En l’absence à ce jour d’étude standardisée sur l’efficacité des packings, nous avons élaboré cette méthodologie portant uniquement sur des aspects comportementaux pour démontrer que les packings présentent un intérêt clinique et thérapeutique. Tous les enfants doivent bénéficier d’une prescription initiale par risperidone compte-tenu de l’Autorisation de Mise sur le Marché de la molécule. Ne pas leur proposer actuellement dans ce cadre précis d’un protocole de recherche aurait été considéré comme une perte de chance pour les enfants inclus (cet avis dans le cadre d’une recherche n’est bien sûr pas valable dans la clinique quotidienne). Cette étape initiale franchie, nous proposerons d’autres méthodologies (Packings vs ris-peridone) en valorisant davantage l’évaluation de la psychothérapie. Cet article ne doit pas donner l’impression que le packing ne serait qu’une technique comportementale de contention pour faire céder des troubles du comportement. Ces enveloppements doivent bien être compris, selon l’expression de Pierre Delion, comme un  » aménagement du cadre psychothérapeutique  » individuel et unique, dans la mesure où la relation avec cet enfant ne s’avère possible, actuellement, que dans ce cadre.

Packing

Depuis plusieurs années, la technique du packing (ou séances d’enveloppements humides initialement froids, environ 10?) est proposée pour le traitement des enfants et adolescents autistes les plus gravement malades, ou qui présentent des troubles graves du comportement (hyperactivité, instabilité grave, auto- ou hétéro-agressivité, stéréotypies envahissantes, anorexie grave (hypothèse d’une  » troisième peau musculaire « ), insomnie rebelle notamment) (Delion, 1998). La technique du packing est basée sur le réchauffement thermique cutané rapide (de l’ordre de cinq minutes selon des vérifications par thermomètres cutanés) obtenu en enveloppant le corps de l’enfant (il garde ses sous vêtements) dans des serviettes de bain mouillées au robinet et essorées (une pour chaque bras et jambe, une pour le tronc et les deux bras, et une pour les deux jambes). Seuls les membres supérieurs et inférieurs et le tronc sont enveloppés ; la tête et le visage ne sont pas concernés. Les serviettes sont recouvertes d’un tissu imperméable retenant la chaleur du réchauffement et de deux couvertures pour le faciliter. Ces tissus d’une température proche de +10, +15?C en début de séance saisissent l’enfant et se réchauffent très rapidement pour avoisiner la température du corps jusqu’à la fin de la séance. Seule la température superficielle est transitoirement diminuée, le patient ne présente pas d’hypothermie. À l’issue de la séance, le sujet est éventuellement frictionné, puis aidé à se rhabiller et accompagné vers le lieu de vie où une collation est proposée dans une ambiance conviviale. Les séances d’enveloppement ont lieu une ou plusieurs fois par semaines en fonction de l’état de santé du patient.

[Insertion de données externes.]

[config.mk]
export PLATFORM = sky130hd
export DESIGN_NAME = glmct_front
export DESIGN_NICKNAME = d
export VERILOG_FILES = /design/src/glmct_pkg.sv /design/src/glmct_front.sv
export SDC_FILE = /design/constraint.sdc
export NUM_CORES = 1
export LEC_CHECK = 0
export BUFFER_PORTS_ARGS = -buffer_cell sky130_fd_sc_hd__buf_2
export CORE_MARGIN = 4
export CORE_UTILIZATION = 30
export DETAILED_ROUTE_END_ITERATION = 10
export SLEW_MARGIN = 10
export SYNTH_ARGS = -nofsm -noshare
export SYNTH_HDL_FRONTEND = slang
export SYNTH_SLANG_ARGS = --single-unit
export TNS_END_PERCENT = 50
[constraint.sdc]
create_clock -name vclk -period 4.5
set_clock_uncertainty 0.05 [all_clocks]
set_input_delay 0.225 -clock vclk [all_inputs]
set_output_delay 0.225 -clock vclk [all_outputs]
set_load 0.01 [all_outputs]
[src/glmct_pkg.sv]
package glmct_pkg;

	localparam int GRID_SIDE  = 256;
	localparam int GRID_CELLS = GRID_SIDE * GRID_SIDE;
	localparam int ADDR_W     = $clog2(GRID_CELLS);

	localparam int Q_DEPTH = 2;
	localparam int Q_PTR_W = (Q_DEPTH > 1) ? $clog2(Q_DEPTH) : 1;
	localparam int Q_CNT_W = $clog2(Q_DEPTH + 1);

	localparam logic REQ_WRITE = 1'b0;
	localparam logic REQ_TRACE = 1'b1;

	// Inscribed, lethal and unknown all block a line.
	localparam logic [7:0] CELL_BLOCK_MIN = 8'd253;

	typedef logic [7:0] byte_t;

	typedef struct packed {
		logic  req_type;
		byte_t start_x;
		byte_t start_y;
		byte_t end_x;
		byte_t end_y;
		byte_t cell_value;
	} cmd_t;

	typedef struct packed {
		logic  blocked;
		byte_t max_cost;
	} result_t;

	// Classified operation passed from the front to the back.
	typedef struct packed {
		logic  is_query;
		byte_t x0;
		byte_t y0;
		byte_t value;
		byte_t den;
		byte_t add;
		byte_t count;
		logic  x_neg;
		logic  y_neg;
		logic  x_major;
	} op_t;

endpackage

[src/glmct_front.sv]
module glmct_front (
	input  glmct_pkg::cmd_t cmd,
	output glmct_pkg::op_t  op
);
	import glmct_pkg::*;

	byte_t dx;
	byte_t dy;
	logic  x_neg;
	logic  y_neg;
	logic  x_major;

	always_comb begin
		x_neg   = cmd.end_x < cmd.start_x;
		y_neg   = cmd.end_y < cmd.start_y;
		dx      = x_neg ? (cmd.start_x - cmd.end_x) : (cmd.end_x - cmd.start_x);
		dy      = y_neg ? (cmd.start_y - cmd.end_y) : (cmd.end_y - cmd.start_y);
		// On a tie the column is the major axis.
		x_major = dx >= dy;

		op.is_query = cmd.req_type == REQ_TRACE;
		op.x0       = cmd.start_x;
		op.y0       = cmd.start_y;
		op.value    = cmd.cell_value;
		op.den      = x_major ? dx : dy;
		op.add      = x_major ? dy : dx;
		op.count    = x_major ? dx : dy;
		op.x_neg    = x_neg;
		op.y_neg    = y_neg;
		op.x_major  = x_major;
	end

endmodule

==> results.sh, run 1 <==
export IMPL_status="complete, no violations"
export IMPL_vdd_drop_max_uv=203
export IMPL_layout_min_cycle_time_ns=4.29
export IMPL_tns_ns=0
export IMPL_cts_hold_buf=0
export IMPL_critPathBufInv=6
export IMPL_tightestPinTransition_ns=0.478
export IMPL_synth_seq_area_share_pct=0
export IMPL_syn_to_final_growth_pct=11.9
export IMPL_final_design_area_no_fill_mm2=0.00212
export IMPL_grt_use_met3_pct=0.564
export IMPL_grt_overflow_total=0
export IMPL_rows=28
export IMPL_cap_violations=0
export IMPL_fin_cells=352
export IMPL_power_frac_comb_pct=100.0
export IMPL_io_pin_count=93
export IMPL_synth_cell_area_mm2=0.00190
export IMPL_dr_pass1_iters=4
export IMPL_drive_gt1_share_pct=35.0
export IMPL_dpl_hpwl_um=3670
export IMPL_relSlewSlack_pct=67.8
export IMPL_final_util_pct=35.2
export IMPL_power_total_mw=0.691
export IMPL_seq_cell_count=0
export IMPL_yosysUniqueCellTypes=24
export IMPL_p_sw_share_pct=54.5
export IMPL_path_max_fanout=8
export IMPL_drc_errors=0
export IMPL_fmax_ghz=0.233
export IMPL_cp_num_cells=19
export IMPL_hold_viol_final=0
export IMPL_grt_pass1_wl_um=6660
export IMPL_crit_family="compound AO/OA/AOI/OAI gates"
export IMPL_critPathKind="in2out"
export IMPL_syn_nets=318
export IMPL_fin_crit_sh_pct=95.4
export IMPL_layout_nets=362
export IMPL_start_util_pct=31.5
export IMPL_crit_top_cell="inv_1"
export IMPL_synth_top_cell_by_area="ha_1"
export IMPL_regArea_um2=0
export IMPL_power_density_mw_per_mm2=325
export IMPL_worstSetupStartpointType="primary input"
export IMPL_antennaDiodeCount=0
export IMPL_crit_chain="buf_2 -> inv_1 -> ha_1 -> inv_1 -> fa_1 -> a211oi_2 -> o31ai_2 -> a31oi_4 -> mux2i_1 -> inv_1 -> ha_1 -> o21ai_0 -> a21oi_1 -> o21ai_0 -> a21oi_1 -> a2111oi_4 -> buf_4 -> mux2_2 -> buf_2"
export IMPL_via_per_inst=4.60
export IMPL_antenna_found_initial=0
export IMPL_grt_use_met1_pct=15.7
export IMPL_syn_mean_instance_area_um2=8.08
export IMPL_track_usage_pct=10.3
export IMPL_grt_pass1_vias=1471
export IMPL_place_inst=347
export IMPL_clkPwrFrac_pct=0
export IMPL_io_buffers=75
export IMPL_synth_cells=235
export IMPL_synth_area_leaders="ha_1, mux2i_1, buf_4"
export IMPL_post_drt_wl_per_cell_um=11.7
export IMPL_drt_iter0_markers=41
export IMPL_synth_top_area_share_pct=25.0
export IMPL_place_congestion=0.768
export IMPL_placed_cell_area_mm2=0.00208
export IMPL_nClkBuffers=0
export IMPL_critPathArrivalTime_ns=4.02
export IMPL_holdPathStages=0
export IMPL_vias=1619
export IMPL_die_width_um=87.5
export IMPL_dieArea_mm2=0.00766
export IMPL_coreArea_mm2=0.00603
export IMPL_drt_wl_total_um=4120
export IMPL_ant_nets=0
export IMPL_fillers=668
export IMPL_worstHoldPathType="in2out"
export IMPL_critPathMaxStageDelay_ns=0.43
export IMPL_die_height_um=87.5
export IMPL_finalMaxSlewViolations=0
export IMPL_power_leakage_nw=1.30
export IMPL_met2_usage_pct=17.1
export IMPL_p_sw_mw=0.376
export IMPL_internal_power_mw=0.315
export IMPL_end_kind="primary output"
export IMPL_critical_path_slowest_cell="fa_1"
export IMPL_top_usage_layer="met2"
export IMPL_yosys_warnings=0
export IMPL_power_frac_seq_pct=0
export IMPL_grt_max_degree=10
export IMPL_worstPathRequired_ns=4.22
export IMPL_setup_violations=0
==> final cells by class <==
class / instances / area (µm²) / area share, %
Multi-Input combinational cell: 150 / 1430 / 67.3
Tap cell: 75 / 93.8 / 4.42
Timing Repair Buffer: 83 / 435 / 20.5
Inverter: 44 / 165 / 7.78
==> cells by family after synthesis <==
kind of cell | Yosys count | synth area share (%)
compound gates | 52 | 21.3
xor+xnor | 12 | 5.54
fa+ha+maj | 42 | 29.3
buf+inv | 85 | 24.9
mux | 30 | 16.0
simple gates | 14 | 3.03
==> cells in the final DEF, fill, tap and decap left out <==
cell type,instances
a21o_2,3
nand2_1,6
fa_1,4
xnor2_1,8
mux2i_1,27
o31ai_2,2
nand4_1,1
a2111oi_4,1
ha_1,38
buf_4,8
mux2i_2,1
a31oi_4,2
nor2_1,6
a21oi_1,15
mux2_2,2
a21o_1,11
buf_2,75
inv_1,44
a31oi_1,4
a211oi_2,2
nand2_2,1
o21ai_0,8
a221oi_1,4
xor2_1,4
==> layer usage <==
metal	part of all wire [%]	vias to the layer above
li1	-	842
met1	50	731
met2	44	46
met3	6.0	0
met4	0	0
met5	0	-
==> synth_stat cells <==
cell type	instances
nor2_1	6
o21ai_0	8
buf_2	3
o31ai_2	2
buf_4	36
a21o_1	11
a211oi_2	2
fa_1	4
a31oi_1	4
a21o_2	3
a221oi_1	4
nand4_1	1
ha_1	38
nand2_1	6
xor2_1	4
a2111oi_4	1
inv_1	44
a31oi_4	2
nand2_2	1
xnor2_1	8
mux2_2	2
mux2i_1	28
a21oi_1	15
buf_6	2
==> power groups by stage <==
stage / logic, mW / clock network, mW / registers [mW]
6_report: 0.691 / 0 / 0
5_1_grt: 0.766 / 0 / 0
4_1_cts: 0.692 / 0 / 0
3_5_place_dp: 0.689 / 0 / 0
3_3_place_gp: 0.684 / 0 / 0
2_1_floorplan: 0.548 / 0 / 0
==> path summary, 6_finish.rpt <==
| check | slack (ns) | end | startpoint |
|---|---|---|---|
| hold / removal | 0.40 | op[51] | cmd[40] |
| setup / recovery | 0.21 | op[21] | cmd[16] |
==> repair_timing <==
action                                  CTS  global route
endpoints found under the hold margin     0             0
setup buffers                             0             5
endpoints found under the setup margin    0            14
resized for setup                         0             1
==> per-stage QoR <==
stage / hold WS (ns) / setup WS (ns)
3_3_place_gp: 0.400 / 0.237
6_report: 0.400 / 0.207
2_1_floorplan: 0.492 / 0.317
5_1_grt: 0.400 / -0.00946
3_5_place_dp: 0.400 / 0.186
4_1_cts: 0.400 / 0.149
No activity file was read; power rests on OpenSTA's default activity.
==> run 2: changes to the inputs <==
--- a/config.mk
+++ b/config.mk
@@ -9,6 +9,7 @@
 export CORE_MARGIN = 4
 export CORE_UTILIZATION = 30
 export DETAILED_ROUTE_END_ITERATION = 10
+export GPL_ROUTABILITY_DRIVEN = 0
 export SLEW_MARGIN = 10
 export SYNTH_ARGS = -nofsm -noshare
 export SYNTH_HDL_FRONTEND = slang
==> constraint.sdc (replaced) <==
create_clock -name vclk -period 4.5
set_clock_uncertainty 0.05 [all_clocks]
set_input_delay 0.45 -clock vclk [all_inputs]
set_output_delay 0.45 -clock vclk [all_outputs]
set_load 0.01 [all_outputs]
==> run 2 against run 1 <==
  * Total power grew 33%
  * Critical path type unchanged
  * The flow now finishes with violations (negative setup slack)
  * Via count grew 4.9%
  * Global-route usage grew 0.33 points
  * Count of clock-buffer cells in the layout is the same
  * First-iteration DRC count shrank 2.4%
  * Die area is the same
  * Combinational power grew 33%
==> results.sh, run 2 (synthesized netlist as in run 1, its figures left out) <==
export IMPL_coreArea_mm2=0.00603
export IMPL_status="finished, violations left"
export IMPL_relSlewSlack_pct=63.9
export IMPL_dpl_hpwl_um=3870
export IMPL_path_max_fanout=7
export IMPL_nClkBuffers=0
export IMPL_violations="negative setup slack"
export IMPL_fmax_ghz=0.220
export IMPL_vdd_drop_max_uv=361
export IMPL_final_util_pct=41.3
export IMPL_finalMaxSlewViolations=0
export IMPL_fin_ws_ns=-0.0381
export IMPL_tightestPinTransition_ns=0.536
export IMPL_met2_usage_pct=18.8
export IMPL_seq_cell_count=0
export IMPL_regArea_um2=0
export IMPL_drt_wl_total_um=4390
export IMPL_power_total_mw=0.916
export IMPL_drive_gt1_share_pct=46.5
export IMPL_crit_family="compound AO/OA/AOI/OAI gates"
export IMPL_grt_max_degree=8
export IMPL_dieArea_mm2=0.00766
export IMPL_pre_cts_ws_ns=-0.0473
export IMPL_drt_iter0_markers=40
export IMPL_layout_nets=382
export IMPL_fillers=628
export IMPL_crit_chain="clkbuf_4 -> inv_12 -> ha_4 -> inv_2 -> fa_2 -> a211oi_2 -> o31ai_2 -> a31oi_4 -> buf_6 -> buf_12 -> mux2i_4 -> xnor2_2 -> ha_1 -> o21ai_1 -> a21oi_1 -> o21ai_1 -> a21oi_2 -> a2111oi_4 -> buf_6 -> mux2_2 -> buf_2"
export IMPL_grt_pass1_wl_um=6900
export IMPL_post_drt_wl_per_cell_um=11.8
export IMPL_power_density_mw_per_mm2=368
export IMPL_layout_min_cycle_time_ns=4.54
export IMPL_vias=1699
export IMPL_drc_errors=0
export IMPL_syn_to_final_growth_pct=31.0
export IMPL_worstSetupStartpointType="primary input"
export IMPL_worstPathRequired_ns=4.00
export IMPL_critPathBufInv=7
export IMPL_antenna_found_initial=0
export IMPL_worstHoldPathType="in2out"
export IMPL_die_height_um=87.5
export IMPL_setup_violations=7
export IMPL_critPathArrivalTime_ns=4.04
export IMPL_power_leakage_nw=1.41
export IMPL_antennaDiodeCount=0
export IMPL_timing_hold_ws_ns=0.850
export IMPL_via_per_inst=4.57
export IMPL_grt_use_met1_pct=14.9
export IMPL_place_inst=367
export IMPL_critPathMaxStageDelay_ns=0.39
export IMPL_io_buffers=75
export IMPL_layout_common_cells="buf_2, inv_1, ha_1"
export IMPL_fin_crit_sh_pct=101
export IMPL_grt_use_met3_pct=0.847
export IMPL_ant_nets=0
export IMPL_io_pin_count=93
export IMPL_die_width_um=87.5
export IMPL_grt_pass1_vias=1609
export IMPL_hold_viol_final=0
export IMPL_rsz0062_at_grt="true"
export IMPL_cap_violations=0
export IMPL_critPathKind="in2out"
export IMPL_grt_overflow_total=0
export IMPL_end_kind="primary output"
export IMPL_rows=28
export IMPL_fin_cells=372
export IMPL_top_usage_layer="met2"
export IMPL_dr_pass1_iters=4
export IMPL_track_usage_pct=10.7
export IMPL_critical_path_slowest_cell="a2111oi_4"
export IMPL_start_util_pct=31.5
export IMPL_final_common_cell="buf_2"
## run 2: cell types whose count changed in the layout (fill, tap and decap cells not counted), moves of 4 or more
cell,before,now
buf_2,75,71
buf_4,8,22
mux2i_1,27,17
mux2i_2,1,6
buf_6,0,6
inv_1,44,40
mux2i_4,0,5
## run 2: power breakdown
group	switching, mW	internal, mW
registers	0	0
logic	0.437	0.478
clock network	0	0
## run 2: timing repair
item	in CTS	in global routing
hold buffers	0	0
endpoints found under the setup margin	15	24
resized for setup	3	25
gates cloned	0	0
endpoints found under the hold margin	0	0
buffers inserted	2	3
pin swaps	3	15
## run 2: layout make-up
class	instances	area [µm²]	share of cell area (%)
multi-input cells	150	1560	62.8
repair buffers	103	651	26.2
well taps	75	93.8	3.77
inverters	44	180	7.24
## run 2: path summary, 6_finish.rpt
kind                  startpoint  endpoint  depth (start not counted)
worst max-delay path     cmd[16]    op[13]                         21
worst min-delay path      cmd[0]    op[27]                          0
## run 2: per-layer routing
metal	share of wire, %	vias up
met1	47	767
met3	6.3	2
met5	0	-
met4	0.046	0
li1	-	887
met2	46	43
## run 2: through the flow
| stage | cell area [µm²] | TNS (ns) |
|---|---|---|
| 2_1_floorplan | 1980 | -0.00338 |
| 3_3_place_gp | 2330 | 0 |
| 3_5_place_dp | 2330 | -0.363 |
| 4_1_cts | 2350 | 0 |
| 5_1_grt | 2490 | -3.54 |
| 6_report | 2490 | -0.175 |
==> run 3: changes to the inputs <==
--- a/config.mk
+++ b/config.mk
@@ -10,6 +10,8 @@
 export CORE_UTILIZATION = 30
 export DETAILED_ROUTE_END_ITERATION = 10
 export GPL_ROUTABILITY_DRIVEN = 0
+export GPL_TIMING_DRIVEN = 0
+export MAX_ROUTING_LAYER = met4
 export SLEW_MARGIN = 10
 export SYNTH_ARGS = -nofsm -noshare
 export SYNTH_HDL_FRONTEND = slang
==> run 3 against run 2 <==
  * Total power increased by 37%
  * Global-route usage rose by 0.82 points
  * Routed wire length rose by 10%
  * Highest routed layer unchanged
  * Critical path type unchanged
  * Critical path depth stayed put
  * The run still ends with negative setup slack left
==> results.sh, run 3 (synthesized netlist as in run 1, its figures left out) <==
export IMPL_rows=28
export IMPL_track_usage_pct=11.5
export IMPL_tightestPinTransition_ns=0.443
export IMPL_crit_top_cell="buf_12"
export IMPL_layout_nets=429
export IMPL_coreArea_mm2=0.00603
export IMPL_drt_wl_total_um=4840
export IMPL_critPathKind="in2out"
export IMPL_end_kind="primary output"
export IMPL_finalMaxSlewViolations=0
export IMPL_worstSetupStartpointType="primary input"
export IMPL_syn_to_final_growth_pct=65.8
export IMPL_die_height_um=87.5
export IMPL_seq_cell_count=0
export IMPL_fin_ws_ns=-0.124
export IMPL_post_drt_wl_per_cell_um=11.5
export IMPL_drive_gt1_share_pct=60.5
export IMPL_grt_overflow_total=0
export IMPL_cap_violations=0
export IMPL_status="finished, violations left"
export IMPL_start_util_pct=31.5
export IMPL_fin_cells=419
export IMPL_antennaDiodeCount=0
export IMPL_vdd_drop_max_uv=382
export IMPL_timing_hold_ws_ns=1.03
export IMPL_ant_nets=0
export IMPL_grt_pass1_vias=1708
export IMPL_rsz0062_at_grt="true"
export IMPL_nClkBuffers=0
export IMPL_via_per_inst=4.57
export IMPL_final_common_cell="buf_2"
export IMPL_antenna_found_initial=0
export IMPL_die_width_um=87.5
export IMPL_violations="negative setup slack"
export IMPL_hold_viol_final=0
export IMPL_relSlewSlack_pct=70.1
export IMPL_critPathArrivalTime_ns=4.12
export IMPL_fmax_ghz=0.216
export IMPL_fin_crit_sh_pct=103
export IMPL_crit_chain="buf_12 -> inv_12 -> ha_4 -> inv_2 -> fa_2 -> a211oi_4 -> o31ai_4 -> a31oi_4 -> buf_12 -> mux2i_4 -> xnor2_2 -> inv_2 -> ha_4 -> a21oi_2 -> nor2_2 -> a2111oi_4 -> buf_4 -> buf_12 -> mux2i_4 -> buf_6 -> buf_6"
export IMPL_crit_start="cmd[16]"
export IMPL_worstPathRequired_ns=4.00
export IMPL_cts_hold_buf=0
export IMPL_power_density_mw_per_mm2=399
export IMPL_fillers=578
export IMPL_dpl_hpwl_um=3840
export IMPL_worstHoldPathType="in2out"
export IMPL_grt_max_degree=9
export IMPL_critical_path_slowest_cell="fa_2"
export IMPL_place_inst=394
export IMPL_regArea_um2=0
export IMPL_setup_violations=13
export IMPL_path_max_fanout=8
export IMPL_drc_errors=0
export IMPL_dieArea_mm2=0.00766
export IMPL_io_pin_count=93
export IMPL_critPathMaxStageDelay_ns=0.41
export IMPL_power_total_mw=1.26
export IMPL_power_leakage_nw=1.70
export IMPL_drt_iter0_markers=58
export IMPL_dr_pass1_iters=4
export IMPL_holdPathStages=2
export IMPL_layout_common_cells="buf_2, buf_4, inv_1"
export IMPL_io_buffers=84
export IMPL_crit_path_end="op[19]"
export IMPL_grt_pass1_wl_um=7300
export IMPL_layout_min_cycle_time_ns=4.62
export IMPL_vias=1914
export IMPL_final_util_pct=52.2
-- run 3: worst min-delay path by stage --
stage                      start      to  slack, ns
after floorplan           cmd[0]  op[27]       0.94
after global placement    cmd[1]  op[28]       1.04
after detailed placement  cmd[1]  op[28]       1.04
after CTS                 cmd[1]  op[28]       1.04
after global routing      cmd[3]  op[30]       1.04
final                     cmd[1]  op[28]       1.03
-- run 3: critical path, delay by kind of cell --
kind	cells	cell delay (ns)
AOI/OAI and AO/OA	5	1.17
buffers and inverters	9	1.00
adders and majority gates	3	0.77
muxes	2	0.49
xor gates and xnor gates	1	0.16
and+or+nand+nor	1	0.06
-- run 3: what timing repair did --
item | CTS | global route
resized for setup | 28 | 50
endpoints found under the setup margin | 25 | 25
setup buffers | 16 | 9
pin swaps | 16 | 17
-- run 3: routing by layer --
metal  share of wire [%]  up-vias  global-route usage, %  wire (µm)
met4                0.14        0                      0          7
li1                    -      980                      -          -
met3                 7.2        2                  0.282        346
met5                   0        -                      -          0
met2                  51       64                   20.5       2470
met1                  42      868                   15.4       2010
-- run 3: cell type report --
class,count,area [µm²],area share (%)
inverter,44,180,5.73
timing repair buffer,109,729,23.2
buffer,41,334,10.6
tap,75,93.8,2.98
multi-input combinational,150,1810,57.5
-- run 3: metrics by stage --
| step | instance area (µm²) | setup TNS (ns) | setup WS, ns |
|---|---|---|---|
| detailed placement | 2490 | -13.58 | -0.718 |
| global placement | 2490 | -12.24 | -0.656 |
| global route | 3150 | -5.54 | -0.322 |
| CTS | 2760 | -2.23 | -0.164 |
| floorplan | 1980 | -0.00338 | -0.00113 |
| finish | 3150 | -0.663 | -0.124 |
-- run 3: power breakdown --
group	internal (mW)	total, mW	switching (mW)	leakage (nW)
clock network	0	0	0	0
registers	0	0	0	0
logic	0.714	1.26	0.543	1.70
total	0.714	1.26	0.543	1.70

Les packings aident les enfants à renforcer leur conscience des limites de leur corps. Le packing a pour but d’aider le patient à retrouver une image corporelle en privilégiant ses vécus sensoriels et émotionnels. Bien plus qu’une méthode comportementale et uniquement corporelle, le packing permet d’aider l’enfant à retrouver un sentiment d’entourance (Haag et al, 1995), qui permet l’établissement d’une relation avec les soignants qui l’accompagnent attentivement pendant les séances. Les packings entrent dans le cadre d’un projet de soins individualisés en accord avec les parents. Ils n’ont jamais lieu quand ils sont refusés par l’enfant. Cette prise en charge s’intègre au sein d’une prise en charge pluridisciplinaire, qui associe idéalement des soins, à des approches éducatives et pédagogiques adaptées. Certains résultats (Tordjman et al, 1999, Tordjman & Charras, 2007) suggèrent que l’observation d’une apparente diminution de réactivité à la douleur dans l’autisme infantile ne relèverait pas d’un mécanisme d’analgésie endogène, mais plutôt d’un mode différent d’expression de la douleur, en rapport avec les troubles de la symbolisation, les troubles de la communication verbale et non verbale et certains autres troubles cognitifs : troubles de l’apprentissage et de l’image du corps, problème de représentation des sensations et des émotions, difficultés à établir des relations de cause à effet. Un certain rapport semble exister entre l’amélioration des comportements de réactivité à la douleur et la progression de la construction corporelle telle que mise en évidence par la grille de G. Haag et al.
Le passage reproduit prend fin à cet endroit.